Premature ventricular complexes (PVCs) are irregularities in heart rhythm where the ventricles contract earlier than expected, disrupting the normal cardiac cycle. Identifying the origin of PVCs before surgery is crucial as it can reduce operation duration, lower radiation exposure, and potentially enhance ablation success rates. Current detection methods face limitations in accuracy and data processing, often requiring large datasets and complex interpretations. This study presents PVCsNet, a deep-learning network specifically designed for classifying premature ventricular complexes (PVCs) in ECG images. It incorporates residual structures and attention mechanisms to enhance classification performance. PVCsNet consists of four 3×3 convolutional layers as feature extractors, followed by residual connections and attention blocks. This design enables the network to map image features to class probability distributions, enhancing performance even with limited data. Our experimental results demonstrate that using the SE Block with MaxPool and a ratio of 4, PVCsNet achieves an overall accuracy of 94.49%, with high precision in critical categories and a moderate parameter size.
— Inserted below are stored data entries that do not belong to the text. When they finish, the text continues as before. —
==> config.mk <==
export PLATFORM = sky130hd
export DESIGN_NAME = camera_capture_rgb565
export DESIGN_NICKNAME = d
export VERILOG_FILES = /design/src/rtl/cam_capture_pkg.sv /design/src/rtl/cam_edge_det.sv /design/src/rtl/camera_capture_rgb565.sv
export SDC_FILE = /design/constraint.sdc
export NUM_CORES = 1
export LEC_CHECK = 0
export CORE_UTILIZATION = 53
export CTS_CLUSTER_DIAMETER = 40
export CTS_CLUSTER_SIZE = 10
export DETAILED_ROUTE_END_ITERATION = 6
export GPL_TIMING_DRIVEN = 0
export PLACE_DENSITY_LB_ADDON = 0.3
export SLEW_MARGIN = 15
export SYNTH_ARGS = -nofsm -noshare
export SYNTH_HDL_FRONTEND = slang
export SYNTH_SLANG_ARGS = --single-unit
==> constraint.sdc <==
create_clock -name clk -period 2.6 [get_ports clk]
set_input_delay 0.78 -clock clk [delete_from_list [all_inputs] [get_ports clk]]
set_output_delay 0.78 -clock clk [all_outputs]
set_load 0.01 [all_outputs]
==> src/rtl/cam_capture_pkg.sv <==
// Shared types and constants for the OV7670 RGB565 capture block.
//   state_t : frame FSM states (S_WAIT idle/armed, S_FRAME capturing)
//   phase_t : byte-pairing phase (PH_HI expects high byte, PH_LO expects low byte)
//   X_W/Y_W : coordinate widths; H_ACTIVE_DEF/V_ACTIVE_DEF : default active window
package cam_capture_pkg;
  localparam int X_W          = 10;
  localparam int Y_W          = 9;
  localparam int H_ACTIVE_DEF = 640;
  localparam int V_ACTIVE_DEF = 480;

  typedef enum logic {S_WAIT, S_FRAME} state_t;
  typedef enum logic {PH_HI, PH_LO}    phase_t;
endpackage

==> src/rtl/cam_edge_det.sv <==
// Registers a 1-bit input once (q) and flags edges between the registered value and
// its one-cycle-older copy.
//   clk, reset (async, active low), d : input bit
//   q : d delayed one cycle; rise/fall : single-cycle edge flags aligned with q
module cam_edge_det (
  input  logic clk,
  input  logic reset,
  input  logic d,
  output logic q,
  output logic rise,
  output logic fall
);
  logic dR, dR2;

  always_ff @(posedge clk or negedge reset) begin
    if (!reset) begin
      dR  <= 1'b0;
      dR2 <= 1'b0;
    end else begin
      dR  <= d;
      dR2 <= dR;
    end
  end

  assign q    = dR;
  assign rise = dR & ~dR2;
  assign fall = ~dR & dR2;
endmodule

==> src/rtl/camera_capture_rgb565.sv <==
// OV7670 parallel-bus capture: pairs bytes into RGB565 pixels tagged with X/Y and
// strobes pixelValid for one cycle per pixel inside the active window. One frame is
// captured per armed vsync falling edge.
// Ports:
//   clk, reset (async, active low)
//   capture_en : arms capture, only looked at while waiting for a frame
//   cam_vsync, cam_href, cam_data[7:0] : camera bus (high byte first)
//   pixelX[9:0], pixelY[8:0], pixel[15:0], pixelValid : pixel output
//   frame_busy, frame_done : frame status
//   line_err : sticky line-length error
// Build option: define CAM_CAPTURE_LINE_CHECK_EN to build the line-length check;
// otherwise line_err is tied low.
module camera_capture_rgb565
  import cam_capture_pkg::*;
#(
  parameter int H_ACTIVE = H_ACTIVE_DEF,
  parameter int V_ACTIVE = V_ACTIVE_DEF
) (
  input  logic           clk,
  input  logic           reset,
  input  logic           capture_en,
  input  logic           cam_vsync,
  input  logic           cam_href,
  input  logic [7:0]     cam_data,
  output logic [X_W-1:0] pixelX,
  output logic [Y_W-1:0] pixelY,
  output logic [15:0]    pixel,
  output logic           pixelValid,
  output logic           frame_busy,
  output logic           frame_done,
  output logic           line_err
);
  localparam logic [X_W-1:0] H_LIM = X_W'(H_ACTIVE);
  localparam logic [Y_W-1:0] V_LIM = Y_W'(V_ACTIVE);

  logic           vsyncR, vsRise, vsFall;
  logic           hrefR, hrFall, hrefRiseUnused;
  logic [7:0]     dataR, hiByte;
  state_t         state, stateNxt;
  phase_t         phase;
  logic [X_W-1:0] x;
  logic [Y_W-1:0] y;
  logic           frameStart, frameEnd, byteEn, lineEnd;

  cam_edge_det uVsync (.clk(clk), .reset(reset), .d(cam_vsync),
                       .q(vsyncR), .rise(vsRise), .fall(vsFall));
  cam_edge_det uHref  (.clk(clk), .reset(reset), .d(cam_href),
                       .q(hrefR), .rise(hrefRiseUnused), .fall(hrFall));

  always_ff @(posedge clk or negedge reset) begin
    if (!reset) dataR <= '0;
    else        dataR <= cam_data;
  end

  // Frame FSM
  always_ff @(posedge clk or negedge reset) begin
    if (!reset) state <= S_WAIT;
    else        state <= stateNxt;
  end

  always_comb begin
    stateNxt   = state;
    frameStart = 1'b0;
    frameEnd   = 1'b0;
    if (state == S_WAIT) begin
      if (vsFall && capture_en) begin
        stateNxt   = S_FRAME;
        frameStart = 1'b1;
      end
    end else if (vsRise) begin
      stateNxt = S_WAIT;
      frameEnd = 1'b1;
    end
  end

  // The vsyncR gate covers the cycle where the rise is being detected.
  assign byteEn  = (state == S_FRAME) && hrefR && !vsyncR;
  // Still S_FRAME on a coincident vsync rise, so the line end is processed first.
  assign lineEnd = (state == S_FRAME) && hrFall;

  always_ff @(posedge clk or negedge reset) begin
    if (!reset) begin
      phase      <= PH_HI;
      hiByte     <= '0;
      x          <= '0;
      y          <= '0;
      pixel      <= '0;
      pixelX     <= '0;
      pixelY     <= '0;
      pixelValid <= 1'b0;
      frame_busy <= 1'b0;
      frame_done <= 1'b0;
    end else begin
      pixelValid <= 1'b0;
      frame_done <= 1'b0;
      if (frameStart) begin
        phase      <= PH_HI;
        x          <= '0;
        y          <= '0;
        frame_busy <= 1'b1;
      end
      if (byteEn) begin
        if (phase == PH_HI) begin
          hiByte <= dataR;
          phase  <= PH_LO;
        end else begin
          phase <= PH_HI;
          // Out-of-window pixels leave outputs untouched so they hold between strobes.
          if (x < H_LIM && y < V_LIM) begin
            pixel      <= {hiByte, dataR};
            pixelX     <= x;
            pixelY     <= y;
            pixelValid <= 1'b1;
          end
          x <= (x == '1) ? x : x + 1'b1;
        end
      end
      if (lineEnd) begin
        phase <= PH_HI;           // drops any dangling high byte
        x     <= '0;
        y     <= (y == '1) ? y : y + 1'b1;
      end
      if (frameEnd) begin
        frame_busy <= 1'b0;
        frame_done <= 1'b1;
      end
    end
  end

`ifdef CAM_CAPTURE_LINE_CHECK_EN
  logic lineErrQ;
  always_ff @(posedge clk or negedge reset) begin
    if (!reset)                                        lineErrQ <= 1'b0;
    else if (frameStart)                               lineErrQ <= 1'b0;
    else if (lineEnd && (x != H_LIM || phase == PH_LO)) lineErrQ <= 1'b1;
  end
  assign line_err = lineErrQ;
`else
  assign line_err = 1'b0;
`endif
endmodule

==> results.md, run 1 <==
- Status: complete, no violations
- Routed met3 length: roughly 280 um
- Seq pwr share: 0.477
- Total die area: around 6400 um2
- Core area: about 5900 um2
- Cells after Synth: approximately 280
- Worst-path maximum fanout: 9
- Sequential share of the synthesized area: 0.610
- Net Switching: around 1.1 mW
- FMAX: 473 MHz
- CTS Hold Bufs: 0
- Wire per inst: roughly 14 um
- Num CTS Buffers: 9
- Worst R2R Path Depth: 9
- DR iter-0 viols: 127
- Total power: 3.68 mW
- Most frequent cells in the layout: dfrtp_1 (79), nand2_1 (65), clkdlybuf4s50_1 (49), nor2_1 (14), mux2_2 (14)
- Setup_tns: 0 ns
- Yosys cell types: 45
- NumNets Final: ~360
- Final Hold Fails: 0
- Cell Pwr Density: 905 nW/um2
- Port bufs: 50
- Post_cts resized: 0
- Combinational fraction of design power: 0.273
- Clock skew: 0.00848 ns
- Layout fillers: roughly 450
- Clock-pin slew on the worst setup and hold paths: ~0.080 ns
- First-pass GRT wire length: 10100 um
- Via/cell ratio: around 5.4
- Post-synthesis register bit count: roughly 80
- Vias in the first global route: approximately 2.2k
- Clk sinks: slightly below 80
- EDFF count, synth: 0
- Worst setup EP type: flop
- Die H: 80.2 um
- Total setup buffers inserted after CTS: 0
- Global-route usage over all layers: 0.213
- Min Tclk post-route: ~2.1 ns
- Final Cycle Share: 0.813
- WP data required: between 2 and 3 ns
- Met2 wire len: about 2900 um
- Cell Rows: 28
- Htree depth: 3
- Drt drc: 0
- Synth warn: 0
- CTS tree: done
- Final Cell Area: roughly 4000 um2
- Post-synth top flop: dfrtp_1
- Worst EP arrival: 2.40 ns
- Initial antenna violation count: 0
- Asr flop ratio synth: 1.00
- Cell Area, Placed: 3860 um2
- Max_cap viols: 0
- Internal: between 2 and 3 mW
- Starting density of the core: 0.547
- Clk_lat worst skew: around 0.35 ns
- Mapped Area: roughly 3200 um2
- Setup violations, final: 0
- Max VDD drop: between 0.5 and 0.6 mV
- RSZ-0062 raised after global routing: no
- Startpoint Class: flop
- Root buffer cell: clkbuf_8
- Io pins: 52
- Hold Crit Class: in -> async
- Pins over their slew limit: 0
- Clock share of power: 0.249
- Crit path kind: reg -> reg
- Headroom to the max-slew limit: 0.509
- Gpl congestion: just under 0.8
- Highest metal used: met4
- Layout cell share with drive strength beyond 1: 0.163
- Worst-Margin Slew: about 0.73 ns
- Total gr overflow: 0
- Dpl hpwl: between 4000 and 5000 um
- Chip Width: approximately 80 um
- Area delta synth->final: 25.4%
- Most common cell after layout, fill and taps aside: dfrtp_1
- # diodes: 0
- Antenna-violating nets left: 0
- Vias: approximately 2.3k
- Largest net degree at the start of global routing: 54
- Static Leak: between 1.5 and 2 nW
- DRT Pass-1 Iters: 4
- Routed wire length: between 6000 and 7000 um
- Synth Area per Inst: approximately 12 um2
- Switching share of power: 0.288
- Post-Syn Nets: between 200 and 300
- Max clock buf depth: 2
- DRT met1 WL: ~2800 um
-- sequential cells by signal (all words and copies together) (netlist names), 8 cells and up --
name / count
hiByte: 8
y: 9
pixelX: 10
pixel: 16
dataR: 8
x: 10
pixelY: 9
-- synth_stat cells, types with 4 or more instances --
| cell | n | area [um2] |
|---|---|---|
| a21oi_1 | 6 | 30.0 |
| and3_1 | 5 | 31.3 |
| buf_4 | 6 | 45.0 |
| dfrtp_1 | 79 | 1980 |
| mux2_2 | 14 | 158 |
| mux2_4 | 10 | 150 |
| nand2_1 | 65 | 244 |
| nand3_1 | 11 | 55.1 |
| nand4_1 | 6 | 37.5 |
| nor2_1 | 14 | 52.6 |
| nor3_1 | 4 | 20.0 |
| o21ai_0 | 10 | 50.1 |
-- power by group through the flow --
stage | Combinational [mW] | Sequential (mW) | Clock (mW)
2_1_floorplan | 0.367 | 1.85 | 0
3_3_place_gp | 0.977 | 1.77 | 0
3_5_place_dp | 1.01 | 1.78 | 0
4_1_cts | 1.02 | 1.76 | 0.942
5_1_grt | 1.10 | 1.80 | 0.989
6_report | 1.01 | 1.76 | 0.917
-- cells by family (layout without fill, tap and decap cells) --
logic type                 Yosys count  in the layout  synth area share
muxes                               25             25            0.0981
xor gates and xnor gates             6              6            0.0162
buffers and inverters               13             80            0.0251
and+or+nand+nor                    123            123             0.186
AOI/OAI and AO/OA                   27             27            0.0517
adders and majority gates            3              3            0.0116
other                                1              1           0.00116
DFF                                 79             79             0.610
-- cell type report --
class                      instances  area (um2)  area share
inverter                           3        11.3     0.00277
sequential                        79        1980       0.487
multi-input combinational        185        1180       0.291
clock inverter                     7        78.8      0.0194
buffer                            10        70.1      0.0172
tap                               75        93.8      0.0231
clock buffer                       9         124      0.0305
timing repair buffer              51         526       0.129
-- through the flow --
| stage | instances | util | hold WS [ns] | setup WS, ns |
|---|---|---|---|---|
| global placement | 402 | 0.648 | 0.359 | -1.95 |
| CTS | 419 | 0.686 | 0.339 | 0.497 |
| floorplan | 277 | - | 0.353 | 0.730 |
| detailed placement | 403 | 0.652 | 0.360 | 0.174 |
| global route | 419 | 0.686 | 0.350 | 0.325 |
| finish | 419 | 0.686 | 0.340 | 0.487 |
-- worst max-delay path, cell delays in order (launching register included) --
cell and delay, ns:
dfrtp_1 0.43, ha_1 0.25, nand4_1 0.13, nor2_1 0.06
ha_1 0.19, nand4bb_1 0.17, clkbuf_1 0.20, or3_1 0.37
xor2_1 0.15, nor2_1 0.09
-- final timing paths --
kind,slack (ns),endpoint,start
hold / removal,0.34,pixel[8]$_DFFE_PN0P_,reset
max in group asynchronous,1.69,pixelX[9]$_DFFE_PN0P_,reset
setup reg to reg,0.49,y[6]$_DFFE_PN0P_,y[0]$_DFFE_PN0P_
min in group clk,0.38,uVsync.dR2$_DFF_PN0_,uVsync.q$_DFF_PN0_
setup / recovery,0.49,y[6]$_DFFE_PN0P_,y[0]$_DFFE_PN0P_
hold reg to reg,0.38,uVsync.dR2$_DFF_PN0_,uVsync.q$_DFF_PN0_
-- per-layer routing --
metal	vias up	track usage
met5	-	0
met4	0	0.0839
met3	7	0.0648
met2	66	0.344
met1	1119	0.269
li1	1077	-
Note: power is estimated with default switching activity, not from simulation.
==> run 2, diff against run 1 <==
==> constraint.sdc (replaced) <==
create_clock -name clk -period 2.1 [get_ports clk]
set_input_delay 0.63 -clock clk [delete_from_list [all_inputs] [get_ports clk]]
set_output_delay 0.63 -clock clk [all_outputs]
set_load 0.01 [all_outputs]
==> run 2 against run 1 <==
Net effect: critical endpoint unchanged; largest power group unchanged; first-iteration DRC count increased by 27%; non-clock buffer count increased by 3; global-route usage unchanged; fmax increased by 5.9%; critical path depth unchanged; die area unchanged; cell count increased by 0.72%; sequential power increased by 23%; largest cell class unchanged.
==> results.md, run 2 (synthesis results as in run 1) <==
- Status: complete, no violations (unchanged)
- Internal: 3.27 mW (was 2.62 mW)
- Worst-Margin Slew: 0.733 ns (was 0.734 ns)
- Final Cell Area: 4100 um2 (was 4060 um2)
- Vias: 2290 (was 2269)
- Cell Pwr Density: 1120 nW/um2 (was 905 nW/um2)
- Clock skew: 0.00784 ns (was 0.00848 ns)
- Chip Width: 80.2 um (unchanged)
- Seq pwr share: 0.474 (was 0.477)
- Min Tclk post-route: 2.00 ns (was 2.11 ns)
- Htree depth: 3 (unchanged)
- CTS Hold Bufs: 0 (unchanged)
- DR iter-0 viols: 161 (was 127)
- Most frequent cells in the layout: dfrtp_1 (79), nand2_1 (65), clkdlybuf4s50_1 (49), nor2_1 (14), mux2_2 (14) (unchanged)
- Setup_tns: 0 ns (unchanged)
- Top flop regs: pixel x16, pixelX x10, x x10 (unchanged)
- Hold slack: 0.192 ns (was 0.340 ns)
- Dpl hpwl: 4100 um (unchanged)
- Final core utilization: 0.692 (was 0.686)
- Top delay family on crit path: simple AND/OR/NAND/NOR gates (unchanged)
- Startpoint Class: flop (unchanged)
- RSZ-0062 raised after global routing: no (unchanged)
- Max_cap viols: 0 (unchanged)
- Register with the most flip-flops: pixel (unchanged)
- First-pass GRT wire length: 10100 um (unchanged)
- Crit path kind: reg -> reg (unchanged)
- Pre-CTS WS: -0.176 ns (was 0.174 ns)
- Max clock buf depth: 2 (unchanged)
- Worst Path Buf+Inv: 1 (unchanged)
- Total die area: 6430 um2 (unchanged)
- Routed wire length: 6090 um (was 6060 um)
- WP data required: 2.39 ns (was 2.89 ns)
- Top cell by count, worst path: nor2_1
- Io pins: 52 (unchanged)
- Static Leak: 1.94 nW (was 1.92 nW)
- Layout cell share with drive strength beyond 1: 0.179 (was 0.163)
- Initial antenna violation count: 0 (unchanged)
- Total gr overflow: 0 (unchanged)
- Antenna-violating nets left: 0 (unchanged)
- Root buffer cell: clkbuf_8 (unchanged)
- Pins over their slew limit: 0 (unchanged)
- Die H: 80.2 um (unchanged)
- Fin cells: 422 (was 419)
- Combinational fraction of design power: 0.279 (was 0.273)
- Worst setup EP type: flop (unchanged)
- Switching share of power: 0.288 (about the same)
- Gpl congestion: 0.792 (unchanged)
- Cell Rows: 28 (unchanged)
- Clock share of power: 0.247 (was 0.249)
- DRT Pass-1 Iters: 4 (unchanged)
- Most common cell after layout, fill and taps aside: dfrtp_1 (unchanged)
- FMAX: 501 MHz (was 473 MHz)
- Final Cycle Share: 0.950 (was 0.813)
- Vias in the first global route: 2163 (unchanged)
- Setup violations, final: 0 (unchanged)
- # diodes: 0 (unchanged)
- Worst-path maximum fanout: 9 (unchanged)
- Max VDD drop: 0.720 mV (was 0.580 mV)
- Area delta synth->final: 26.4% (was 25.4%)
- Cell Area, Placed: 3860 um2 (unchanged)
- Largest net degree at the start of global routing: 54 (unchanged)
- Drt drc: 0 (unchanged)
- Port bufs: 50 (unchanged)
- Via/cell ratio: 5.43 (was 5.42)
- CTS tree: done (unchanged)
- NumNets Final: 358 (was 355)
- Cell Chain, Critical Path: ha_2, nand4_1, nor2_1, ha_1, nand4bb_1, buf_2, or3_1, xor2_1, nor2_1 (was ha_1, nand4_1, nor2_1, ha_1, nand4bb_1, clkbuf_1, or3_1, xor2_1, nor2_1)
- Clk sinks: 79 (unchanged)
- Setup slack after layout: 0.105 ns (was 0.487 ns)
- Max reg flops: 16 (unchanged)
- Net Switching: 1.32 mW (was 1.06 mW)
- Hold Crit Class: in -> async (unchanged)
- Final Hold Fails: 0 (unchanged)
- Global-route usage over all layers: 0.213 (unchanged)
- Headroom to the max-slew limit: 0.509 (about the same)
- Core area: 5920 um2 (unchanged)
- Total power: 4.59 mW (was 3.68 mW)
- Worst EP arrival: 2.28 ns (was 2.40 ns)
- Starting density of the core: 0.547 (unchanged)
- Wire per inst: 14.4 um (was 14.5 um)
- Num CTS Buffers: 9 (unchanged)
- Placed cell count: 403 (unchanged)
- Clk_lat worst skew: 0.35 ns (about the same)
- CP max stage delay: 0.41 ns (was 0.43 ns)
- Clock-pin slew on the worst setup and hold paths: 0.08 ns (about the same)
- Slowest CP cell: dfrtp_1 (unchanged)
[run 2: cell types whose count changed in the layout (fill, tap and decap cells not counted), sizes merged]
cell	before	now
buf	9	13
clkbuf	12	11
[run 2: repair_timing]
item	in CTS	in global routing
setup endpoints to repair	1	4
gates resized for setup	1	3
gates cloned	0	0
buffers inserted	0	3
[run 2: power by group through the flow]
stage | combinational (mW) | clock, mW | sequential (mW)
2_1_floorplan | 0.455 | 0 | 2.29
3_3_place_gp | 1.21 | 0 | 2.19
3_5_place_dp | 1.25 | 0 | 2.21
4_1_cts | 1.26 | 1.17 | 2.18
5_1_grt | 1.40 | 1.22 | 2.23
6_report | 1.28 | 1.13 | 2.17
[run 2: worst reg2reg max path: stages, from the launching register on]
cell and delay (ns):
dfrtp_1 0.41, ha_2 0.21, nand4_1 0.12, nor2_1 0.06
ha_1 0.19, nand4bb_1 0.17, buf_2 0.18, or3_1 0.35
xor2_1 0.15, nor2_1 0.09
[run 2: final cells by class]
type | instances | area [um2]
clock buffers | 9 | 124
inverters | 3 | 11.3
flip-flops and latches | 79 | 1980
clock inverters | 7 | 78.8
well taps | 75 | 93.8
fillers | 447 | 1830
multi-input cells | 185 | 1190
plain buffers | 10 | 71.3
repair buffers | 54 | 548
[run 2: layer usage]
layer / share of wire / wire [um] / global-route usage
met5: 0 / 0 / 0
met4: 0.014 / 86 / 0.0839
met3: 0.046 / 282 / 0.0648
met2: 0.48 / 2920 / 0.344
met1: 0.46 / 2810 / 0.269
[run 2: path summary, 6_finish.rpt]
| check | cells past startpoint | startpoint | end | slack (ns) |
|---|---|---|---|---|
| max in group asynchronous | 2 | reset | y[7]$_DFFE_PN0P_ | 1.34 |
| setup reg to reg | 9 | y[0]$_DFFE_PN0P_ | y[6]$_DFFE_PN0P_ | 0.10 |
| hold reg to reg | 0 | uVsync.q$_DFF_PN0_ | uVsync.dR2$_DFF_PN0_ | 0.38 |
| min in group clk | 0 | uVsync.q$_DFF_PN0_ | uVsync.dR2$_DFF_PN0_ | 0.38 |
| setup / recovery | 9 | y[0]$_DFFE_PN0P_ | y[6]$_DFFE_PN0P_ | 0.10 |
| hold / removal | 1 | reset | pixel[8]$_DFFE_PN0P_ | 0.19 |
We successfully categorize the data into six distinct classes based on their origin locations in the heart: right ventricular outflow tract (RVOT), left ventricular outflow tract (LVOT), papillary muscle (PM), valvular annulus (VA), summit, and His-Purkinje system (HPS). Among these, RVOT is the most common and crucial origin of PVCs. PM and HPS are also significant origins due to their clinical implications. This study demonstrates the potential of PVCsNet in clinical diagnostics, providing promising results in classifying ECG images and contributing to future medical research and diagnosis.